帯状皮質って中間管理職なのか

帯状皮質(帯状回)について調べた事柄を本の形式で提示していきます。

帯状皮質って中間管理職なのか (6)後帯状皮質 3)後帯状皮質の機能 3-5)個人的「意図」

帯状皮質って中間管理職なのか
(6)後帯状皮質
3)後帯状皮質の機能
3-5)個人的「意図」
参照)「5-2)前帯状皮質」:「16)社会的意図(他者の意図)と第六感」
◎個人的意図の課題で活性化する脳領域は、「後帯状皮質」、楔前部、「右下頭頂小葉」(縁上回と角回)、である。
注)「個人的意図」の課題とは、心の理論課題の内で、一人の登場人物の行動から、その人の意図を読み取る課題である。意図とは、行動の背後にある気持ち、動機である。
◎心的状態を推測する課題で、上側頭溝、下頭頂葉、前帯状皮質前頭前野内側部、前頭眼窩部、扁桃体がネットワーク化して活性化する。
参考)「社会的意図」の課題で活性化する脳領域は、楔前部、左右下頭頂小葉(縁上回と角回)、「前帯状皮質」、「内側前頭前野」、である。
疑問)個人的意図では、後帯状皮質が活性化し、社会的意図では、前帯状皮質が活性化するが、何が異なるのだろうか。
解)「個人的記憶(エピソード記憶)」情報を「後帯状皮質」が扱う。「社会性」を担うのは「前頭前野」であることと関係があるのだろうか。
◎「下頭頂小葉」には、脳の様々な部位から情報が集まって、そこでその集まった「異種の感覚情報の統合」を行う。体性感覚、視覚などの五感のみならず、「記憶や言語とも統合」されて、「概念形成」も行う。この領域は、個人的意図でも社会的意図でも活性化する。とすれば、この脳領域は、「意図」に関わると言える。
◎角回(39野:下頭頂小葉に属す)は、視覚性(文字)言語を聴覚性(音声)言語に変換する。ブローカ野、ウェルニッケ野が、人の言語活動の中で主として会話時に機能する部位とすれば、左角回は、読み書きに関する機能を持っている。
ウェルニッケ野(22野後部)は、話し「言葉を聞いて理解」するための機能である。言葉を聞いて理解するには左脳にあるウェルニッケ野(感覚性言語野)を使う。ウェルニッケ野は、自分の「頭の中の考え」を「言葉として組み立てる」時にも働く。話し言葉の元となる文章の構成を行い、弓状束(神経経路)を経由してブローカ野(言葉を発する機能)に伝達される。
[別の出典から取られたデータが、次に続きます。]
[config.mk]
export PLATFORM = sky130hd
export DESIGN_NAME = fsl_indicator
export DESIGN_NICKNAME = d
export VERILOG_FILES = /design/src/verilog/fsl_pkg.sv /design/src/verilog/fsl_coder.sv /design/src/verilog/fsl_indicator.sv
export SDC_FILE = /design/constraint.sdc
export NUM_CORES = 1
export LEC_CHECK = 0
export BUFFER_PORTS_ARGS = -buffer_cell sky130_fd_sc_hd__buf_2
export CAP_MARGIN = 20
export CORE_ASPECT_RATIO = 0.9
export CORE_UTILIZATION = 50
export DETAILED_ROUTE_END_ITERATION = 10
export GPL_ROUTABILITY_DRIVEN = 0
export PLACE_DENSITY = 0.76
export SLEW_MARGIN = 15
export SYNTH_ARGS = -nofsm -noshare
export SYNTH_HDL_FRONTEND = slang
export SYNTH_SLANG_ARGS = --single-unit
[constraint.sdc]
create_clock -name mclk -period 4.4 [get_ports mclk]
set_input_delay 0.66 -clock mclk [delete_from_list [all_inputs] [get_ports mclk]]
set_output_delay 0.66 -clock mclk [all_outputs]
set_load 0.03 [all_outputs]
話すときはこのブローカ野(運動性の言語野)を主に使う。
注)22野:上側頭回(聴覚性言語野)(聴覚連合野)(ウェルニッケ野:左上側頭回後部)。前頭葉後下部(44野45野):運動性言語中枢(ブローカ野)。
参考)「内部モデル」(脳内モデル)とは、脳の外に存在するある対象の仕組み(入出力特性)をまねることができる「脳内神経回路」をいう。つまり、外界のある物のまねをする、シミュレーションする、脳内神経回路モデルである。一旦完成すれば、以降はそのモデルをなぞればよい。この内部モデルは、身体活動のみならず、意図、計画、思考方法、暗算、言語活動などなど、様々な習慣的言動に適応できる。内部モデルが所在する「小脳」の系統発生的に新しい部位は、運動制御ではなく、運動の想像、計画、更には、高次認知機能、例えば、パターン認識、心的操作、視覚的注意、視覚運動認知、言語、暗算、思考、イメージトレーニング、注意の移動、言語的記憶などに重要な働きをする。
注)入出力特性とは、システム全体またはシステム内の各構成要素における入力から出力までの変換特性をいう。小脳は、この内部モデル(例えば自転車乗り、言語習得)を無数に形成する。